* _Activity_
In the entries below, find the line with "## per-stage QoR" and the line with "Timing Repair Buffer: 43 / 23.7"; give again those lines and every line between them, exactly.

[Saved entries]

=== Section Start ===

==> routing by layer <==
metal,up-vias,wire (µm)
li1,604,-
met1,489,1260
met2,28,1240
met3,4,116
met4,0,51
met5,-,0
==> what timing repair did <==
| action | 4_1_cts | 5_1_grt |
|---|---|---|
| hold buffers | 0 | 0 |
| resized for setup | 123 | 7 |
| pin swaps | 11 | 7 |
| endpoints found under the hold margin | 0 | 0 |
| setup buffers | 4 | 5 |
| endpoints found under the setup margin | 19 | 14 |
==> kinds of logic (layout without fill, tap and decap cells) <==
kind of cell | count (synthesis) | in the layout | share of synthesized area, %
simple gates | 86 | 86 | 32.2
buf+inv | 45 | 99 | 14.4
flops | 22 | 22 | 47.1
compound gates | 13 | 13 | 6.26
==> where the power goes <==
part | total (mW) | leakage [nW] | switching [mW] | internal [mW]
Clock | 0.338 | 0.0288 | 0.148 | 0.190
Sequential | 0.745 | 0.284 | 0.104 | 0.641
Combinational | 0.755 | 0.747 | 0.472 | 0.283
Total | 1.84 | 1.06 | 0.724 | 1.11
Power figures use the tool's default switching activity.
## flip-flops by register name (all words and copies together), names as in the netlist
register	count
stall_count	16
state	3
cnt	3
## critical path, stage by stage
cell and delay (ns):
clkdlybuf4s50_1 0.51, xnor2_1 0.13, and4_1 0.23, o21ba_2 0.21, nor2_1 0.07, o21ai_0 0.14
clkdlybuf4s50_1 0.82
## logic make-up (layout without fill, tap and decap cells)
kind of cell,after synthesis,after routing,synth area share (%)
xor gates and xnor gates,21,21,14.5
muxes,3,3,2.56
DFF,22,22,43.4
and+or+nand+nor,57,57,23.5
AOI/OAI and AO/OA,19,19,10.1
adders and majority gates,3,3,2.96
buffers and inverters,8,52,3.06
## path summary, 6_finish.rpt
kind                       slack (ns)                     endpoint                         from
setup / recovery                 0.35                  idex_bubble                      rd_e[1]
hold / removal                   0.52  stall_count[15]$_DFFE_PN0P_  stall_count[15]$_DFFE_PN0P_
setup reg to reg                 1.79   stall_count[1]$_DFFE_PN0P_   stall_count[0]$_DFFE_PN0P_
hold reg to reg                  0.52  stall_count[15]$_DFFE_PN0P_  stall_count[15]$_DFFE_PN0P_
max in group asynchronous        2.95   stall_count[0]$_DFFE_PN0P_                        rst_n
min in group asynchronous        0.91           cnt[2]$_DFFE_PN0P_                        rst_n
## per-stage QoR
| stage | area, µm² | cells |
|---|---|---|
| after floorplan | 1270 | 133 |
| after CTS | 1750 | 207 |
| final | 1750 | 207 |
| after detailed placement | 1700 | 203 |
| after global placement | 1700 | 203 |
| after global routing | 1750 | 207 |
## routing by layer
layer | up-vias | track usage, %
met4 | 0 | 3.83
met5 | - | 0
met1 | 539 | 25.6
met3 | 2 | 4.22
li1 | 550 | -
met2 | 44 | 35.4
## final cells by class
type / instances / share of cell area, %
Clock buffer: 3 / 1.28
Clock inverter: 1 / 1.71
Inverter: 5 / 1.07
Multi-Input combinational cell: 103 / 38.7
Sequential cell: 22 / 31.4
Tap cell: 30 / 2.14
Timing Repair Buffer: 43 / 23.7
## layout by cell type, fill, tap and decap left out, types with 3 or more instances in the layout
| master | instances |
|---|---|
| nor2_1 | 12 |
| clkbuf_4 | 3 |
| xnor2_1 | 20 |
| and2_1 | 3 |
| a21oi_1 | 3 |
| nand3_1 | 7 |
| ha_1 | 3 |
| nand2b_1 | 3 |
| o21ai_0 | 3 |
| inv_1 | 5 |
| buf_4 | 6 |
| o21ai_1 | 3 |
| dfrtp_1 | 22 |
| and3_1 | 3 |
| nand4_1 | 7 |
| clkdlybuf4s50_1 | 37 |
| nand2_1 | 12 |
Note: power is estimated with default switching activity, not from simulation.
--- src/rtl/atetris_rom_slot.sv ---
// Single-entry cache slot: tag, valid bit and one 16-bit word with hit compare.
module atetris_rom_slot #(
  parameter int TAG_W = 16
) (
  input  logic             clk,
  input  logic             rst_n,
  input  logic [TAG_W-1:0] lookup_tag,
  input  logic             load,
  input  logic [TAG_W-1:0] load_tag,
  input  logic [15:0]      load_data,
  output logic             hit,
  output logic [15:0]      data
);

  logic [TAG_W-1:0] tag_q, tag_d;
  logic             valid_q, valid_d;
  logic [15:0]      data_q, data_d;

  // Next-state: a load overwrites the whole entry; nothing ever clears valid.
  always_comb begin
    tag_d   = tag_q;
    valid_d = valid_q;
    data_d  = data_q;
    if (load) begin
      tag_d   = load_tag;
      valid_d = 1'b1;
      data_d  = load_data;
    end
  end

  // Slot registers with asynchronous clear.
  always_ff @(posedge clk or negedge rst_n) begin
    if (!rst_n) begin
      tag_q   <= '0;
      valid_q <= 1'b0;
      data_q  <= '0;
    end else begin
      tag_q   <= tag_d;
      valid_q <= valid_d;
      data_q  <= data_d;
    end
  end

  assign hit  = valid_q && (tag_q == lookup_tag);
  assign data = data_q;

endmodule

--- src/rtl/atetris_rom_server.sv ---
// Serves program and character ROM reads from a shared word-wide backend.
//
// state     | meaning
// ----------+---------------------------------------------------------
// ST_IDLE   | both clients hit, or choosing which miss to service
// ST_CFETCH | character fetch: raise request, wait for the ack
// ST_PFETCH | program fetch: raise request, wait for the ack
//
// Character misses win over program misses. A fetch always completes for the
// tag captured on entry, even if the client address has since moved on.
module atetris_rom_server
  import atetris_rom_pkg::*;
#(
  parameter logic [MEM_AW-1:0] PROM_BASE = PROM_BASE_DEF,
  parameter logic [MEM_AW-1:0] CROM_BASE = CROM_BASE_DEF
) (
  input  logic              MCLK,
  input  logic              RESET_N,
  input  logic [15:0]       PRAD,
  output logic [7:0]        PRDT,
  output logic              PRDY,
  input  logic [15:0]       CRAD,
  output logic [15:0]       CRDT,
  output logic              CRDY,
  output logic              MEM_REQ,
  output logic [MEM_AW-1:0] MEM_ADDR,
  input  logic              MEM_ACK,
  input  logic [15:0]       MEM_DQ
);

  state_e            state_q, state_d;
  logic [15:0]       pend_q, pend_d;
  logic              mem_req_q, mem_req_d;
  logic [MEM_AW-1:0] mem_addr_q, mem_addr_d;

  logic              p_hit, c_hit;
  logic [15:0]       p_word, c_word;
  logic              ack_ok, p_load, c_load;

  // An ack only counts while our request is outstanding.
  assign ack_ok = mem_req_q && MEM_ACK;
  assign p_load = (state_q == ST_PFETCH) && ack_ok;
  assign c_load = (state_q == ST_CFETCH) && ack_ok;

  atetris_rom_slot #(.TAG_W(15)) u_pslot (
    .clk        (MCLK),
    .rst_n      (RESET_N),
    .lookup_tag (PRAD[15:1]),
    .load       (p_load),
    .load_tag   (pend_q[14:0]),
    .load_data  (MEM_DQ),
    .hit        (p_hit),
    .data       (p_word)
  );

  atetris_rom_slot #(.TAG_W(16)) u_cslot (
    .clk        (MCLK),
    .rst_n      (RESET_N),
    .lookup_tag (CRAD),
    .load       (c_load),
    .load_tag   (pend_q),
    .load_data  (MEM_DQ),
    .hit        (c_hit),
    .data       (c_word)
  );

  // Next-state and backend request generation.
  always_comb begin
    state_d    = state_q;
    pend_d     = pend_q;
    mem_req_d  = mem_req_q;
    mem_addr_d = mem_addr_q;
    case (state_q)
      ST_IDLE: begin
        if (!c_hit) begin
          state_d = ST_CFETCH;
          pend_d  = CRAD;
        end else if (!p_hit) begin
          state_d = ST_PFETCH;
          pend_d  = {1'b0, PRAD[15:1]};
        end
      end
      ST_CFETCH: begin
        if (!mem_req_q) begin
          mem_req_d  = 1'b1;
          mem_addr_d = CROM_BASE + {7'd0, pend_q};
        end else if (MEM_ACK) begin
          mem_req_d = 1'b0;
          state_d   = ST_IDLE;
        end
      end
      ST_PFETCH: begin
        if (!mem_req_q) begin
          mem_req_d  = 1'b1;
          mem_addr_d = PROM_BASE + {8'd0, pend_q[14:0]};
        end else if (MEM_ACK) begin
          mem_req_d = 1'b0;
          state_d   = ST_IDLE;
        end
      end
      default: state_d = ST_IDLE;
    endcase
  end

  // State, pending tag and backend request registers.
  always_ff @(posedge MCLK or negedge RESET_N) begin
    if (!RESET_N) begin
      state_q    <= ST_IDLE;
      pend_q     <= '0;
      mem_req_q  <= 1'b0;
      mem_addr_q <= '0;
    end else begin
      state_q    <= state_d;
      pend_q     <= pend_d;
      mem_req_q  <= mem_req_d;
      mem_addr_q <= mem_addr_d;
    end
  end

  assign PRDT     = PRAD[0] ? p_word[15:8] : p_word[7:0];
  assign PRDY     = p_hit;
  assign CRDT     = c_word;
  assign CRDY     = c_hit;
  assign MEM_REQ  = mem_req_q;
  assign MEM_ADDR = mem_addr_q;

endmodule
## config.mk

```make
export PLATFORM = sky130hd
export DESIGN_NAME = trng_health_fifo
export DESIGN_NICKNAME = d
export VERILOG_FILES = /design/src/rtl/trng_pkg.sv /design/src/rtl/trng_word_fifo.sv /design/src/rtl/trng_health_fifo.sv
export SDC_FILE = /design/constraint.sdc
export NUM_CORES = 1
export LEC_CHECK = 0
export ABC_AREA = 0
export CAP_MARGIN = 40
export CORE_MARGIN = 2
export CORE_UTILIZATION = 36
export CTS_CLUSTER_DIAMETER = 30
export DETAILED_ROUTE_END_ITERATION = 10
export GPL_TIMING_DRIVEN = 1
export PLACE_DENSITY_LB_ADDON = 0.2
export SLEW_MARGIN = 10
export SYNTH_ARGS = -nofsm -noshare
export SYNTH_HDL_FRONTEND = slang
export SYNTH_SLANG_ARGS = --single-unit
```

## constraint.sdc

```tcl
create_clock -name clk -period 9.4 [get_ports clk]
set_input_delay 1.88 -clock clk [delete_from_list [all_inputs] [get_ports clk]]
set_output_delay 1.88 -clock clk [all_outputs]
set_load 0.05 [all_outputs]
```
**config.mk**
```make
export PLATFORM = sky130hd
export DESIGN_NAME = chunk_serial_adder
export DESIGN_NICKNAME = d
export VERILOG_FILES = /design/src/rtl/chunk_serial_adder.sv
export SDC_FILE = /design/constraint.sdc
export NUM_CORES = 1
export LEC_CHECK = 0
export BUFFER_PORTS_ARGS = -buffer_cell sky130_fd_sc_hd__buf_2
export CAP_MARGIN = 40
export CELL_PAD_IN_SITES_DETAIL_PLACEMENT = 1
export CELL_PAD_IN_SITES_GLOBAL_PLACEMENT = 1
export CORE_MARGIN = 4
export CORE_UTILIZATION = 31
export DETAILED_ROUTE_END_ITERATION = 10
export PLACE_DENSITY_LB_ADDON = 0.1
export SYNTH_ARGS = -nofsm -noshare
export SYNTH_HDL_FRONTEND = slang
export SYNTH_SLANG_ARGS = --single-unit
```
**constraint.sdc**
```tcl
create_clock -name clk -period 2.84 [get_ports clk]
set_input_delay 0.142 -clock clk [delete_from_list [all_inputs] [get_ports clk]]
set_output_delay 0.142 -clock clk [all_outputs]
set_load 0.05 [all_outputs]
```
**src/rtl/chunk_serial_adder.sv**
```systemverilog
// Multi-cycle adder/subtractor: processes a WIDTH-bit operand pair CHUNK bits
// per clock, LSB chunk first, with a registered carry chaining the chunks.
module chunk_serial_adder #(
    parameter int WIDTH = 8,
    parameter int CHUNK = 4
) (
    input  logic             clk,
    input  logic             reset,
    input  logic             start,
    input  logic             mode,
    input  logic [WIDTH-1:0] a,
    input  logic [WIDTH-1:0] b,
    input  logic             c_in,
    output logic             busy,
    output logic             done,
    output logic [WIDTH-1:0] sum,
    output logic             c_out,
    output logic             overflow
);

    localparam int N  = WIDTH / CHUNK;
    localparam int KW = (N > 1) ? $clog2(N) : 1;
    localparam logic [KW-1:0] LAST_K = KW'(N - 1);

    typedef enum logic [1:0] {
        IDLE,
        RUN,
        DONE
    } state_t;

    state_t           state;
    logic [WIDTH-1:0] op_a;
    logic [WIDTH-1:0] op_b;
    logic [WIDTH-1:0] acc;
    logic [WIDTH-1:0] acc_next;
    logic             carry;
    logic [KW-1:0]    k;

    logic [CHUNK-1:0] a_chunk;
    logic [CHUNK-1:0] b_chunk;
    logic [CHUNK-1:0] slice_sum;
    logic             slice_carry;
    logic             carry_into_msb;

    // One CHUNK-bit ripple slice, addressed by the chunk index.
    always_comb begin
        // NOTE: every output of this block gets a default first, so no path
        // leaves a value unassigned and no latch is inferred.
        acc_next = acc;
        a_chunk  = op_a[k*CHUNK +: CHUNK];
        b_chunk  = op_b[k*CHUNK +: CHUNK];
        {slice_carry, slice_sum} = {1'b0, a_chunk} + {1'b0, b_chunk}
                                 + {{CHUNK{1'b0}}, carry};
        acc_next[k*CHUNK +: CHUNK] = slice_sum;
        // Sum bit = a ^ b ^ cin, so the carry into the slice MSB falls out of it.
        carry_into_msb = a_chunk[CHUNK-1] ^ b_chunk[CHUNK-1] ^ slice_sum[CHUNK-1];
    end

    always_ff @(posedge clk) begin
        // NOTE: state registers use non-blocking assignments so every register
        // samples pre-edge values regardless of statement order.
        if (reset) begin
            state    <= IDLE;
            busy     <= 1'b0;
            done     <= 1'b0;
            sum      <= '0;
            c_out    <= 1'b0;
            overflow <= 1'b0;
            op_a     <= '0;
            op_b     <= '0;
            acc      <= '0;
            carry    <= 1'b0;
            k        <= '0;
        end else begin
            case (state)
                IDLE, DONE: begin
                    done <= 1'b0;
                    if (start) begin
                        // Subtract as a + ~b + 1, so c_out=1 means no borrow.
                        op_a  <= a;
                        op_b  <= mode ? ~b : b;
                        carry <= mode ? 1'b1 : c_in;
                        acc   <= '0;
                        k     <= '0;
                        busy  <= 1'b1;
                        state <= RUN;
                    end else begin
                        state <= IDLE;
                    end
                end
                RUN: begin
                    acc   <= acc_next;
                    carry <= slice_carry;
                    if (k == LAST_K) begin
                        k        <= '0;
                        sum      <= acc_next;
                        c_out    <= slice_carry;
                        overflow <= carry_into_msb ^ slice_carry;
                        busy     <= 1'b0;
                        done     <= 1'b1;
                        state    <= DONE;
                    end else begin
                        k <= k + 1'b1;
                    end
                end
                default: state <= IDLE;
            endcase
        end
    end

endmodule

```
# Yosys cells after proc, flatten, opt, wreduce, memory -nomap -nowiden
# Index checks and enable logic that the tools add are counted.
dict set report totals {
  regBits 40
  latchBits 0
  ram_bits 0
  romBits 0
  output_inout_bits 12
  n_memories 0
}
dict set report classes {
  addsub 4
  mul 0
  div 0
  n_lt_le_gt_ge 0
  n_eq_ne 4
  shifts 4
  muxes 18
  bitwise 4
  n_reduce_logical 8
}
# op count
set ops {}
lappend ops {{negator 3 -> 34 bit} 1}
lappend ops {{variable shift 4 x 34 -> 8 bit, first input constant} 1}
lappend ops {{indexed part select 4 x 34 -> 8 bit} 1}
lappend ops {{two-way mux 8 bit} 2}
lappend ops {{case mux 8 bit (2 select lines)} 1}
lappend ops {{indexed part select 8 x 4 -> 4 bit} 2}
lappend ops {{bitwise mux 8 bit} 1}
lappend ops {{two-way mux 1 bit} 8}
lappend ops {{NOT 8 bit} 1}
lappend ops {{case mux 1 bit (2 select lines)} 4}
lappend ops {{AND reduction 2 bit} 4}
lappend ops {{adder 4 x 4 -> 5 bit} 1}
lappend ops {{adder 5 x 1 -> 5 bit} 1}
lappend ops {{inequality test 2 bit, second input constant} 2}
lappend ops {{case mux 2 bit (2 select lines)} 1}
lappend ops {{AND reduction 3 bit} 1}
lappend ops {{bitwise XOR 1 bit} 3}
lappend ops {{equality test 2 x 1 -> 1 bit, second input constant} 1}
lappend ops {{equality test 2 bit, second input constant} 1}
lappend ops {{logical NOT 2 bit} 1}
lappend ops {{two-way mux 2 bit} 1}
lappend ops {{nonzero test 2 bit} 1}
lappend ops {{OR reduction 2 bit} 1}
lappend ops {{adder 1 bit, second input constant} 1}

# Logic depth before layout (Yosys ltp)
# Gate-level depths: netlist of run 1.
dict set report depth {
  word_depth 6
  ltp_mapped 8
}

# Worst setup path after synthesis of run 1
# OpenSTA, ideal clock, no wires.
dict set report synth_timing {
  path_type {reg-to-reg}
  from {register k}
  to {register overflow}
  setup_ns 0.079
  arrival_ns 2.381
  t_required_ns 2.761
  setup_slack_ns 0.380
  stages_incl_launch_ff 9
  path_buffers 1
  cell_sequence {dfxtp_1 > buf_2 > mux2_2 > fa_1 > fa_1 > a21o_1 > a21oi_2 > xnor2_1 > a211oi_2}
}
dict set report synth_via {
  elab_chain_cells 5
  word_cells_on_any_way 8
  classes_between {add/sub: 2; shift: 2; bitwise: 3; reduce/logical: 1}
}
# item line
set synth_lines {}
lappend synth_lines {{from (decl)} 37} ;# logic [KW-1:0] k;
lappend synth_lines {{from (signal assigned)} 103} ;# k <= k + 1'b1;
lappend synth_lines {{indexed part select 8 x 4 -> 4 bit, on equally long branches} {50, 51}}
lappend synth_lines {{adder 4 x 4 -> 5 bit} 52} ;# {slice_carry, slice_sum} = {1'b0, a_chunk} + {1'b0, b_chunk}
lappend synth_lines {{adder 5 x 1 -> 5 bit} 53} ;# + {{CHUNK{1'b0}}, carry};
lappend synth_lines {{bitwise XOR 1 bit} 56} ;# carry_into_msb = a_chunk[CHUNK-1] ^ b_chunk[CHUNK-1] ^ slice_sum[CHUNK-1];
lappend synth_lines {{bitwise XOR 1 bit} 98} ;# overflow <= carry_into_msb ^ slice_carry;
lappend synth_lines {{to (signal assigned)} 98}
lappend synth_lines {{to (decl)} 18} ;# output logic overflow
# Several ways; a longest one is shown, not always the timed one.
# A chain may end at the register's enable or synchronous reset.

# Worst setup path in the final report of run 1
# Ends and elaborated chain as after synthesis.
**config.mk**
```make
export PLATFORM = sky130hd
export DESIGN_NAME = mio_arbiter
export DESIGN_NICKNAME = d
export VERILOG_FILES = /design/src/rtl/mio_arbiter.sv
export SDC_FILE = /design/constraint.sdc
export NUM_CORES = 1
export LEC_CHECK = 0
export BUFFER_PORTS_ARGS = -buffer_cell sky130_fd_sc_hd__buf_4
export CAP_MARGIN = 10
export CORE_AREA = 2 2 117 119
export CTS_CLUSTER_SIZE = 16
export DETAILED_ROUTE_END_ITERATION = 8
export DIE_AREA = 0 0 119 121
export SLEW_MARGIN = 20
export SYNTH_ARGS = -nofsm -noshare
export SYNTH_HDL_FRONTEND = slang
export SYNTH_SLANG_ARGS = --single-unit
export TNS_END_PERCENT = 20
```
**constraint.sdc**
```tcl
create_clock -name clk -period 2.3 [get_ports clk]
set_clock_uncertainty 0.2 [all_clocks]
set_input_delay 0.23 -clock clk [delete_from_list [all_inputs] [get_ports clk]]
set_output_delay 0.23 -clock clk [all_outputs]
set_load 0.01 [all_outputs]
```
--- config.mk ---
export PLATFORM = sky130hd
export DESIGN_NAME = mcycle_unit
export DESIGN_NICKNAME = d
export VERILOG_FILES = /design/src/rtl/mcycle_unit.sv
export SDC_FILE = /design/constraint.sdc
export NUM_CORES = 1
export LEC_CHECK = 0
export ABC_AREA = 1
export CAP_MARGIN = 20
export CORE_MARGIN = 2
export CORE_UTILIZATION = 47
export CTS_CLUSTER_SIZE = 14
export DETAILED_ROUTE_END_ITERATION = 6
export GPL_TIMING_DRIVEN = 0
export PLACE_DENSITY_LB_ADDON = 0.12
export SKIP_CTS_REPAIR_TIMING = 1
export SKIP_LAST_GASP = 1
export SLEW_MARGIN = 20
export SYNTH_ARGS = -nofsm -noshare
export SYNTH_HDL_FRONTEND = slang
export SYNTH_SLANG_ARGS = --single-unit
--- constraint.sdc ---
create_clock -name CLK -period 4.8 [get_ports CLK]
set_input_delay 1.44 -clock CLK [delete_from_list [all_inputs] [get_ports CLK]]
set_output_delay 1.44 -clock CLK [all_outputs]
set_load 0.02 [all_outputs]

=== Section End ===

* _Response for this exercise_
## per-stage QoR
| stage | area, µm² | cells |
|---|---|---|
| after floorplan | 1270 | 133 |
| after CTS | 1750 | 207 |
| final | 1750 | 207 |
| after detailed placement | 1700 | 203 |
| after global placement | 1700 | 203 |
| after global routing | 1750 | 207 |
## routing by layer
layer | up-vias | track usage, %
met4 | 0 | 3.83
met5 | - | 0
met1 | 539 | 25.6
met3 | 2 | 4.22
li1 | 550 | -
met2 | 44 | 35.4
## final cells by class
type / instances / share of cell area, %
Clock buffer: 3 / 1.28
Clock inverter: 1 / 1.71
Inverter: 5 / 1.07
Multi-Input combinational cell: 103 / 38.7
Sequential cell: 22 / 31.4
Tap cell: 30 / 2.14
Timing Repair Buffer: 43 / 23.7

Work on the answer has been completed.